**PROBLEM**
Among the entries below, please show each line that carries the word "kind".

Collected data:
Segment Open

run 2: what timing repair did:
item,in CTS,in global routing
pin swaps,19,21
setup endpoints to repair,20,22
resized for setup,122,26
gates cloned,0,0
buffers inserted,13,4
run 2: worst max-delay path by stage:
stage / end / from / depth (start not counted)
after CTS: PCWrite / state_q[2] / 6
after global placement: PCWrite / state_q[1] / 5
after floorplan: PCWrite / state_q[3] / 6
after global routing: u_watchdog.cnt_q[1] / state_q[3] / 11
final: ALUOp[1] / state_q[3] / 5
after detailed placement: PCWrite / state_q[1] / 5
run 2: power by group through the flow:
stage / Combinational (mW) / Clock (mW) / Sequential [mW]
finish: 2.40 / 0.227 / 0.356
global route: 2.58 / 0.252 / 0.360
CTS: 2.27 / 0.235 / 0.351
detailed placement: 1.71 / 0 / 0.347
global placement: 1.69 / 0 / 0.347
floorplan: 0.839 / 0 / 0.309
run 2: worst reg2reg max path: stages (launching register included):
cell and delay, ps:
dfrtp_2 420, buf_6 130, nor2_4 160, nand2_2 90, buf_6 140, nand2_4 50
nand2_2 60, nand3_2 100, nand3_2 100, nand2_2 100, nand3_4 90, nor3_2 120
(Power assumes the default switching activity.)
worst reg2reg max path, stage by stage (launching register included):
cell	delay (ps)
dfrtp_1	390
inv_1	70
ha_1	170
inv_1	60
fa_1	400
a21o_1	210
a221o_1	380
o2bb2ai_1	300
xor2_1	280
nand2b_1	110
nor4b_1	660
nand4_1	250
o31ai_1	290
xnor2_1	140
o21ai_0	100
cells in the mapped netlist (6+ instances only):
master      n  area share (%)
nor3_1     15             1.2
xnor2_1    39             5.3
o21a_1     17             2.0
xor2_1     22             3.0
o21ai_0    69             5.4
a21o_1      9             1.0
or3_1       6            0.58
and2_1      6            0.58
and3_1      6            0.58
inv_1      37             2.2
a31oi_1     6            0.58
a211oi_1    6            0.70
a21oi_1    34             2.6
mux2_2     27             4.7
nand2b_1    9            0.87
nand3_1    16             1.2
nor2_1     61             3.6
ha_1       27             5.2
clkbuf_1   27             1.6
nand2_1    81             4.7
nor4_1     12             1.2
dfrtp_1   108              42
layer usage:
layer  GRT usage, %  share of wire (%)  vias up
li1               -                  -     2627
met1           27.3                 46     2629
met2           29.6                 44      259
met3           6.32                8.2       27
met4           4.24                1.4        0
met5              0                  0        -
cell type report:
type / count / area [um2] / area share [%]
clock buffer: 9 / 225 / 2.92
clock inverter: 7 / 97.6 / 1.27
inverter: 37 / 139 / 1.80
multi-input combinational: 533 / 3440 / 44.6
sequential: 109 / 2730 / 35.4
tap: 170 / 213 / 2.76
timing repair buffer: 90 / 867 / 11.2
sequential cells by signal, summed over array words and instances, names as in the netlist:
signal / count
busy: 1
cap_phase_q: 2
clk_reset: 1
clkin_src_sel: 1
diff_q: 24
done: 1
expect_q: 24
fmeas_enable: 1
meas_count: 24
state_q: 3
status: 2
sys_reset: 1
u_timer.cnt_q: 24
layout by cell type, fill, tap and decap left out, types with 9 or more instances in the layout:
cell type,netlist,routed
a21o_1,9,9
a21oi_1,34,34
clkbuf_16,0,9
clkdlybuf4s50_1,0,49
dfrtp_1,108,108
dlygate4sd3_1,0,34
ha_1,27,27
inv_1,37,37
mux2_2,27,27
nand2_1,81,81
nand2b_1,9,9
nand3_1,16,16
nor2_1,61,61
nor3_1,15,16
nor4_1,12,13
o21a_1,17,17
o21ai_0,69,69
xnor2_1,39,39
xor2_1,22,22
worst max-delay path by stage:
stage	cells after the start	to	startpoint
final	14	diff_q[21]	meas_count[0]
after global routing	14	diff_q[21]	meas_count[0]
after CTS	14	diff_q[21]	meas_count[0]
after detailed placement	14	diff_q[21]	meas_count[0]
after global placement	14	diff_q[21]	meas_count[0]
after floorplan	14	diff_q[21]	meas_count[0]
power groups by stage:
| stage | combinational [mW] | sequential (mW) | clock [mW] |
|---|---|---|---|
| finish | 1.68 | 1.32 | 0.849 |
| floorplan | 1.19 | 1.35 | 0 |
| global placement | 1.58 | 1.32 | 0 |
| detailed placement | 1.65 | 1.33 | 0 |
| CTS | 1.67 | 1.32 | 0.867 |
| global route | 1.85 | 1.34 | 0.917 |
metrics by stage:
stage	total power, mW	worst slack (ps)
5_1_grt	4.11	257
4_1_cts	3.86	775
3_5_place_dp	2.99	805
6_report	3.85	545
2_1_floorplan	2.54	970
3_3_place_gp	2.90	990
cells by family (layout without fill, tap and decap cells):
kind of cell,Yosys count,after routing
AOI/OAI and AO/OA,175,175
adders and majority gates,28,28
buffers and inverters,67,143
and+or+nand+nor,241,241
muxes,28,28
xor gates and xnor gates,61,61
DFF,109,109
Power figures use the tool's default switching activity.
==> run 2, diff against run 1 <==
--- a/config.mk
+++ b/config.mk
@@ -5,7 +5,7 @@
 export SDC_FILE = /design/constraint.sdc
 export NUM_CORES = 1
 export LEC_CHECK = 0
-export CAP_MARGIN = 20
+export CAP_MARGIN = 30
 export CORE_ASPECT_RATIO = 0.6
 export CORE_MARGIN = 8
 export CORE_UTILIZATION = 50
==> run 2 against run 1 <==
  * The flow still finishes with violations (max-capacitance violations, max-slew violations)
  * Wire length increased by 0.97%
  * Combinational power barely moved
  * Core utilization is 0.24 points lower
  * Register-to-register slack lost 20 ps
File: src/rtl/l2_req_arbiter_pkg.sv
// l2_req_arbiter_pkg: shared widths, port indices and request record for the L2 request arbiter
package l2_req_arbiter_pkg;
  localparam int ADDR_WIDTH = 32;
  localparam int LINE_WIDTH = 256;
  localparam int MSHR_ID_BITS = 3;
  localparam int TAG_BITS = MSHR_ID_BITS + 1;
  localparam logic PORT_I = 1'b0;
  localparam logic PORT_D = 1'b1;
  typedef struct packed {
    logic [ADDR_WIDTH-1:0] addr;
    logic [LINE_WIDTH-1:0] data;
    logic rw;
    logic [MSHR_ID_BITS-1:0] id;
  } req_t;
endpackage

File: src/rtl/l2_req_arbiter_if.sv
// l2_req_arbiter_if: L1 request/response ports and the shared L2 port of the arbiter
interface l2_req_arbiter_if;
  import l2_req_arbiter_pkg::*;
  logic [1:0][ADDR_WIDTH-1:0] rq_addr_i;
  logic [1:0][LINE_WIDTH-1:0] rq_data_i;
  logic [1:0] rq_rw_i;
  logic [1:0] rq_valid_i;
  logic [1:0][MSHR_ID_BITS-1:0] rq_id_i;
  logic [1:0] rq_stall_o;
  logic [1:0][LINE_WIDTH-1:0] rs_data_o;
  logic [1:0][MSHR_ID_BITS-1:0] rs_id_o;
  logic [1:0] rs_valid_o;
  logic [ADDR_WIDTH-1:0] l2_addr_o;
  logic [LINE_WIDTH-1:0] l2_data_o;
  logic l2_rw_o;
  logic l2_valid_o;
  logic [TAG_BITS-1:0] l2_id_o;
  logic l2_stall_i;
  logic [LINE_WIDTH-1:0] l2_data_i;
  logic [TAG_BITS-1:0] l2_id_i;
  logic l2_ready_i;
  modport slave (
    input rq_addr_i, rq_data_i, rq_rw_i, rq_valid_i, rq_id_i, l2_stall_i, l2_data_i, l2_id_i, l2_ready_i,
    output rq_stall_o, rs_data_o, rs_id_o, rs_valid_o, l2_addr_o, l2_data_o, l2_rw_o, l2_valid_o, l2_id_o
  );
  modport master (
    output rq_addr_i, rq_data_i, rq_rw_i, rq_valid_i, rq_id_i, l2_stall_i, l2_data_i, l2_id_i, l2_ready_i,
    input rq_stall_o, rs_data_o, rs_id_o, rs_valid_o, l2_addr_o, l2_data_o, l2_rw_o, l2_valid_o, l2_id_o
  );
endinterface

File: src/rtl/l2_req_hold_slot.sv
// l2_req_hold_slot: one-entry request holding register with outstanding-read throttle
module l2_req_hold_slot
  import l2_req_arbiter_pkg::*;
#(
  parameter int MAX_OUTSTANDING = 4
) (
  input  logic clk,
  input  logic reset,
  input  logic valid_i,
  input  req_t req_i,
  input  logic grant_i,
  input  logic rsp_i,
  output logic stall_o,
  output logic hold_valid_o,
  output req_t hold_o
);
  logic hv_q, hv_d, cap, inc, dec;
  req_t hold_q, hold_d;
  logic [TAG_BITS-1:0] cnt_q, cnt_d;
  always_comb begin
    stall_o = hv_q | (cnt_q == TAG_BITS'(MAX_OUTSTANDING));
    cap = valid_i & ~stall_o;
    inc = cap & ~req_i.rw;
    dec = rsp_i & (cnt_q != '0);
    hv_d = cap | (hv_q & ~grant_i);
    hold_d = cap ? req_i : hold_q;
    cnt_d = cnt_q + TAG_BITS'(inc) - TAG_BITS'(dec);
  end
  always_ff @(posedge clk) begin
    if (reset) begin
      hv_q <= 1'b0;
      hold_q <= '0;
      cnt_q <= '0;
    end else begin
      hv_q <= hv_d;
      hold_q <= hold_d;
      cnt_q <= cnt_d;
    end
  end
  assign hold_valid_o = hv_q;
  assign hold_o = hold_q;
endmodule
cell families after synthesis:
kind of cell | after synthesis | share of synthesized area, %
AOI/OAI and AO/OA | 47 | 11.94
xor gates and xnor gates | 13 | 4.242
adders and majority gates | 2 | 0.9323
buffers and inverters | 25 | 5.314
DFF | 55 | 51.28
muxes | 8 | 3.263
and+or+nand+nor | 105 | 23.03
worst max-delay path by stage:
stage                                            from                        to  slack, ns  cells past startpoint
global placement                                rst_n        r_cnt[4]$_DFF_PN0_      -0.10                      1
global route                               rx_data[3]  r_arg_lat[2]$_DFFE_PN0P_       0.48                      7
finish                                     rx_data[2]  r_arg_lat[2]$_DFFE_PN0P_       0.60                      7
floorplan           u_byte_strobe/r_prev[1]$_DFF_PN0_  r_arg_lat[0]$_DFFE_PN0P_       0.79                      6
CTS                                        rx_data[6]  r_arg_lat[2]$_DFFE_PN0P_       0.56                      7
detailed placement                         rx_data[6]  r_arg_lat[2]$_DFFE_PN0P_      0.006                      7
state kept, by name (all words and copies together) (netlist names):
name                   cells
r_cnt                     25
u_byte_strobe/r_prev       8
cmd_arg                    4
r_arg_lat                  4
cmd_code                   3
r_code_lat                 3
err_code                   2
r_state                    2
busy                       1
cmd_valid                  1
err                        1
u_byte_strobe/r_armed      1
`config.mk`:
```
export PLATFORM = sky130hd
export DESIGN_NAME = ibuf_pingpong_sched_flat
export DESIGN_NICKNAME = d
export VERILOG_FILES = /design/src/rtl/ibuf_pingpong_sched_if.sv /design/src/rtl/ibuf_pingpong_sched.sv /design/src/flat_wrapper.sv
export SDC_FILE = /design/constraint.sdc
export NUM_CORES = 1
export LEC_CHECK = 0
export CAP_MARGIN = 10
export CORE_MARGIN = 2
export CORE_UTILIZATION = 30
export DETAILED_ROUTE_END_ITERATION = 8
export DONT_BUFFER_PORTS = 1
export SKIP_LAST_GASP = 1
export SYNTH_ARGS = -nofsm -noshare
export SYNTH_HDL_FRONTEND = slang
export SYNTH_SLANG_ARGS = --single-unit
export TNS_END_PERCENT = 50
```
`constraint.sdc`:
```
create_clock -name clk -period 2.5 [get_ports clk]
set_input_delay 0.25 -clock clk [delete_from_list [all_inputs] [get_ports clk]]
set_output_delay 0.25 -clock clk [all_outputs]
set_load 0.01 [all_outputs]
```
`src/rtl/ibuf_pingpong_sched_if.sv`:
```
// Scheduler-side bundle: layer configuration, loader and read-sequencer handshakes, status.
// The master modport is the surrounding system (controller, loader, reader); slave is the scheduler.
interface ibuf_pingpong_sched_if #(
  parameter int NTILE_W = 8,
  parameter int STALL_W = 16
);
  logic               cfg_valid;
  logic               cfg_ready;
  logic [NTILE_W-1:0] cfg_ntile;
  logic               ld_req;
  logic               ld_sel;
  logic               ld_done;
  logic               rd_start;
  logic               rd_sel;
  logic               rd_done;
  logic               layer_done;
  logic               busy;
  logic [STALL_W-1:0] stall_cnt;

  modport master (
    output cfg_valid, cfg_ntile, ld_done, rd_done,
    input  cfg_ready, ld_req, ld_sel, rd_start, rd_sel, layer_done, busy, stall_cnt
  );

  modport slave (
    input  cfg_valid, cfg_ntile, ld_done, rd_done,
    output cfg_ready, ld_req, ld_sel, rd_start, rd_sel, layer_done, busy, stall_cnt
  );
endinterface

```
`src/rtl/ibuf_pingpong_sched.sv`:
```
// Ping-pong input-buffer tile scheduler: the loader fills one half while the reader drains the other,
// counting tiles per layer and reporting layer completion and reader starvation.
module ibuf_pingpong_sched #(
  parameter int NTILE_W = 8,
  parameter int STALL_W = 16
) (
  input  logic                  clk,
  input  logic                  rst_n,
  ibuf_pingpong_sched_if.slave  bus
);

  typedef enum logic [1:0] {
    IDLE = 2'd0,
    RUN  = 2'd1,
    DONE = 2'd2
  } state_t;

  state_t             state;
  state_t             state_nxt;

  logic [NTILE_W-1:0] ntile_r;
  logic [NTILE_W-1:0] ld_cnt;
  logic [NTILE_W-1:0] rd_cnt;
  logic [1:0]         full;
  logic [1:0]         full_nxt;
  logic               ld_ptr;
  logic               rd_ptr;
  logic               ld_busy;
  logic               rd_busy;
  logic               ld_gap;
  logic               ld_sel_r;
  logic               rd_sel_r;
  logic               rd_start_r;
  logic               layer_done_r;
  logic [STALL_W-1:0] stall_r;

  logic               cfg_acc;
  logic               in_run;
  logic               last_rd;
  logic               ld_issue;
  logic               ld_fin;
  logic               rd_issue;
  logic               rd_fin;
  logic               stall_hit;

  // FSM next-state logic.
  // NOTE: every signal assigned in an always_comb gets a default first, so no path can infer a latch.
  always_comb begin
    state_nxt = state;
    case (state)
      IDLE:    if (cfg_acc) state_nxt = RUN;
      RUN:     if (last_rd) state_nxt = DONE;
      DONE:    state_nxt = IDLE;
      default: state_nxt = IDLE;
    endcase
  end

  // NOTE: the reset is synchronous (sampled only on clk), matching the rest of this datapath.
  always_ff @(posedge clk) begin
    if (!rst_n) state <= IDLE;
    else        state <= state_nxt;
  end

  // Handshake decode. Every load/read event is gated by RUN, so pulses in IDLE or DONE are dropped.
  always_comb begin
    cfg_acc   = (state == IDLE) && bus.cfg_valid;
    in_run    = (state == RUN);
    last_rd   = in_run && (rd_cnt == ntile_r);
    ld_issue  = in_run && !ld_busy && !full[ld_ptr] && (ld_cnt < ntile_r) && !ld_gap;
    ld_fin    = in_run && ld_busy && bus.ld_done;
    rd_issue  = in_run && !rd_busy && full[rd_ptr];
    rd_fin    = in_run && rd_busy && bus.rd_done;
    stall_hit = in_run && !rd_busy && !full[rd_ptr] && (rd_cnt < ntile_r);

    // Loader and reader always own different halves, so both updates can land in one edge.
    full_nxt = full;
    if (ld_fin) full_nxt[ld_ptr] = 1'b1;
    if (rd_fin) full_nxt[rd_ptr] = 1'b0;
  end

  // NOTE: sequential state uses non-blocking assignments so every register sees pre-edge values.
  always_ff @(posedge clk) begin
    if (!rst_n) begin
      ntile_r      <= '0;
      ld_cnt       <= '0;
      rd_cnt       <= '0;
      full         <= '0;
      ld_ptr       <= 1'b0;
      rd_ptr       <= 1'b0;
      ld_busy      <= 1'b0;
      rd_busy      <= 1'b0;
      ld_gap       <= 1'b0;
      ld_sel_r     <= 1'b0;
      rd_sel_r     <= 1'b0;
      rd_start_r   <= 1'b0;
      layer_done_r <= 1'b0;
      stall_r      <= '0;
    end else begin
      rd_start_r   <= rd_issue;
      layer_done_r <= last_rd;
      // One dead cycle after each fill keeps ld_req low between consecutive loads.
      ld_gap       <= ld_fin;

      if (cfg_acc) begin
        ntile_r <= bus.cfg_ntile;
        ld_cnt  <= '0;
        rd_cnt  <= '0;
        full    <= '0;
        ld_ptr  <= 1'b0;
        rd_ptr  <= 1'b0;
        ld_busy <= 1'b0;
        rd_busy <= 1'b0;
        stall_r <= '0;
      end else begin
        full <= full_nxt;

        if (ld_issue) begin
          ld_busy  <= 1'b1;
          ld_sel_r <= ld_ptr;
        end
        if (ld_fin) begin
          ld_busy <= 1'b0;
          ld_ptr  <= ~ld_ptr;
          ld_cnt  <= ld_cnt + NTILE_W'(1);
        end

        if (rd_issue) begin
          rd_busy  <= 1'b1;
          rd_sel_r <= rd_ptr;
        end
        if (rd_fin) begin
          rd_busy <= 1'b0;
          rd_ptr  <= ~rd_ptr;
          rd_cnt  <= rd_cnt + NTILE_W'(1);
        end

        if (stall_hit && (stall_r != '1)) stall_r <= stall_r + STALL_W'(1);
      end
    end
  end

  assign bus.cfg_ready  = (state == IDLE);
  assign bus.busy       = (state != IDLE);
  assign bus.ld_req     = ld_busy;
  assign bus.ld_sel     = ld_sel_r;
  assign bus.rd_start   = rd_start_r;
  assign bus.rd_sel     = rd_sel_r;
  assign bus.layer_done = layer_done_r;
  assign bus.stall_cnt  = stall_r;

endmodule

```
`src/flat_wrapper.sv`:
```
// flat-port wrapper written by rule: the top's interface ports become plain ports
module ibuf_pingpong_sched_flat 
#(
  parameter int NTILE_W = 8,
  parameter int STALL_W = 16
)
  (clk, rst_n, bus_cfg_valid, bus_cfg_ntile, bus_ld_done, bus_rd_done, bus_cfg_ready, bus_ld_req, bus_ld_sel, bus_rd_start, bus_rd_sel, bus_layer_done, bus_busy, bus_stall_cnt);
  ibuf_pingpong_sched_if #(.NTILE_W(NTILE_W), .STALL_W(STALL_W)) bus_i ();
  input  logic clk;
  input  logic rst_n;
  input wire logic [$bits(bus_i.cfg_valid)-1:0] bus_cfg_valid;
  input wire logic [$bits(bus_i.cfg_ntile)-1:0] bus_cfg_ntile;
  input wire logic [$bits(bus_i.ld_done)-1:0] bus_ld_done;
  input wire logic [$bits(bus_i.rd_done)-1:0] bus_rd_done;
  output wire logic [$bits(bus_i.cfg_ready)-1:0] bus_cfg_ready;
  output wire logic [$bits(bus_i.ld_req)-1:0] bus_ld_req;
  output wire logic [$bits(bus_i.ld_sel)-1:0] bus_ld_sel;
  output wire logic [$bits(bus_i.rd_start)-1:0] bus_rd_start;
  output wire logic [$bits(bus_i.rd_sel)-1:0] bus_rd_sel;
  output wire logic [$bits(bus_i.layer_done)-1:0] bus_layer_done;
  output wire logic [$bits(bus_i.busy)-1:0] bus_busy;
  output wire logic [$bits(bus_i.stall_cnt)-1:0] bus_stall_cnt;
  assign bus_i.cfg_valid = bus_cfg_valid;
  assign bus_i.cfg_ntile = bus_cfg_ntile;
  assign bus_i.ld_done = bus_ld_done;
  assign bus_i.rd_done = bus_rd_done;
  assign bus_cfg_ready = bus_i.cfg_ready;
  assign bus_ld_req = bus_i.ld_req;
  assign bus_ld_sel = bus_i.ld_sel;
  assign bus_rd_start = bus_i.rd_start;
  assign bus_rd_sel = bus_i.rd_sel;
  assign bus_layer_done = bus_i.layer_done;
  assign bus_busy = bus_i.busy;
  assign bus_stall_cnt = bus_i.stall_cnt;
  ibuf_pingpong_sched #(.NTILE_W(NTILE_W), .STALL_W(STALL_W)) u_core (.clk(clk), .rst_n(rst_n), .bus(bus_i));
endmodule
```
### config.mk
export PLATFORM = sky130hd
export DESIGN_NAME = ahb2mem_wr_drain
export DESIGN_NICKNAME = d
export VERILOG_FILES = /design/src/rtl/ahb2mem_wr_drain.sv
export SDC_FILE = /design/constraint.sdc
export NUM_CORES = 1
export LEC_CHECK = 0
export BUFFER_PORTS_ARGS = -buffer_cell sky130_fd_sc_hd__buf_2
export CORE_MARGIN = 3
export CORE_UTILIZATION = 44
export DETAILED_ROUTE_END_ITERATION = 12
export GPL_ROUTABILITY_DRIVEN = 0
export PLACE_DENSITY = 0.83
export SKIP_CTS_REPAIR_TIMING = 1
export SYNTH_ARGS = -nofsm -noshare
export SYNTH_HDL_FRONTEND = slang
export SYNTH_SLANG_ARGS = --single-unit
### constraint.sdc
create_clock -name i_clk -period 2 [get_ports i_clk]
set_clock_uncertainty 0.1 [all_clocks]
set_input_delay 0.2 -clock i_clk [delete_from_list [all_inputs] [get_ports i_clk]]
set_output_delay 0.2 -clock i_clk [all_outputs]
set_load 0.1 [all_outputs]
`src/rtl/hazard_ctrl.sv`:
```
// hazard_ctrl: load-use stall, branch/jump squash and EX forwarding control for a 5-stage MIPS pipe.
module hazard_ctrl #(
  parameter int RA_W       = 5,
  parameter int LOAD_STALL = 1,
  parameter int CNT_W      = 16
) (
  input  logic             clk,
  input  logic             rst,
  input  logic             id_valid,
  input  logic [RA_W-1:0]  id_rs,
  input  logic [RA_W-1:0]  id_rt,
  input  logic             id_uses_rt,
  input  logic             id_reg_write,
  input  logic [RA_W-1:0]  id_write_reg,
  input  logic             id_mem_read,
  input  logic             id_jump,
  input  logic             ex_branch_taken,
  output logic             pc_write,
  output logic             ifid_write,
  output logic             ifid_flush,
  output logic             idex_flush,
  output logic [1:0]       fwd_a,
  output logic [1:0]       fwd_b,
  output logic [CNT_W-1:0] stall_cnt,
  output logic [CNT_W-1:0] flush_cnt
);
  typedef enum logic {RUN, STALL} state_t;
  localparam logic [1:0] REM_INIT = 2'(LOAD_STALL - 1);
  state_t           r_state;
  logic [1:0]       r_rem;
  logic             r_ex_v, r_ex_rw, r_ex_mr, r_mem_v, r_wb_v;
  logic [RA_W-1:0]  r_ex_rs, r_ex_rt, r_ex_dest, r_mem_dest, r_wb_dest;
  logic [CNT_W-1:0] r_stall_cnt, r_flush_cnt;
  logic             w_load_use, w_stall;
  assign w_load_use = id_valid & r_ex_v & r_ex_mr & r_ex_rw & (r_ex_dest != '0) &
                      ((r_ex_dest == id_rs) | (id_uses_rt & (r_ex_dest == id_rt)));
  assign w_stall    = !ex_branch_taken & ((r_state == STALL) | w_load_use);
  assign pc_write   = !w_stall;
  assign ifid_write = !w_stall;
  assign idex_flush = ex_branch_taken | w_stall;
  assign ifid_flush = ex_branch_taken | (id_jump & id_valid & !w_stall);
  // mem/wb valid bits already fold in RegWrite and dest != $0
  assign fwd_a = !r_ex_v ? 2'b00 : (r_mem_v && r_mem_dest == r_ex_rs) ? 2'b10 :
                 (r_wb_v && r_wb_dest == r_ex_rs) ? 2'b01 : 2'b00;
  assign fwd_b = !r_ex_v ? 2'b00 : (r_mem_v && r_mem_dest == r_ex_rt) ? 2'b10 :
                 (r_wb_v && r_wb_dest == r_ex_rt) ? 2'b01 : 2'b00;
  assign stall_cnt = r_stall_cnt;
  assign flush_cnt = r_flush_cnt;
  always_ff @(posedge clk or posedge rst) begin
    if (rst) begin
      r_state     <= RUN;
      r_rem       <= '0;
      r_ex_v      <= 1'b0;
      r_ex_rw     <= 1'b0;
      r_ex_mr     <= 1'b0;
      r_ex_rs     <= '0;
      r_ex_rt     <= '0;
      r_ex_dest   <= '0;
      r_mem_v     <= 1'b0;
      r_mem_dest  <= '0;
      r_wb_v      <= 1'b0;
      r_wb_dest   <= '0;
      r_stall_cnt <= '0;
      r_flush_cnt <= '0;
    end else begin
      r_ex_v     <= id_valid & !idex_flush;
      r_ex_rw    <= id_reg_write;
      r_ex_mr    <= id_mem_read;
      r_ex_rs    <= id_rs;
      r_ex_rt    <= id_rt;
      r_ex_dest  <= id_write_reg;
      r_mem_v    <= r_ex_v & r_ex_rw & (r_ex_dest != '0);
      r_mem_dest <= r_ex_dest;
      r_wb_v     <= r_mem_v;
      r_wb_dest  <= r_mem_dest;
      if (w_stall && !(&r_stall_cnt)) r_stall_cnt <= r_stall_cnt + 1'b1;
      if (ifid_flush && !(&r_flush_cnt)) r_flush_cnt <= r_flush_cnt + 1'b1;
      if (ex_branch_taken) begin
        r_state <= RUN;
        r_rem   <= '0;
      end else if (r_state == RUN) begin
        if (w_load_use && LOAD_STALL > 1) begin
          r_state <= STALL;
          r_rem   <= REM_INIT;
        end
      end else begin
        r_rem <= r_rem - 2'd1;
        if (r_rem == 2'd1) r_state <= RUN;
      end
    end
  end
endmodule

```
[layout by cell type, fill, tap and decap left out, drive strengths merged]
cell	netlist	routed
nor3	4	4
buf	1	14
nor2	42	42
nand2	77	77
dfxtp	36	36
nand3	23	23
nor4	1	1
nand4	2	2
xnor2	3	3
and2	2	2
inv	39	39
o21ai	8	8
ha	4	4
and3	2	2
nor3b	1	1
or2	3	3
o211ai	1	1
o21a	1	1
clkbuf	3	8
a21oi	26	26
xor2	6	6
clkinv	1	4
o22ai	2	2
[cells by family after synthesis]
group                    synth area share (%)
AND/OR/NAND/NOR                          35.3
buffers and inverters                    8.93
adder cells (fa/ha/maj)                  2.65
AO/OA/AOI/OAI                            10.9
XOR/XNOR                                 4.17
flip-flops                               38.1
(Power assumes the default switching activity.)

Segment Closed

**RESULT OF THE TASK**
kind of cell,Yosys count,after routing
kind of cell | after synthesis | share of synthesized area, %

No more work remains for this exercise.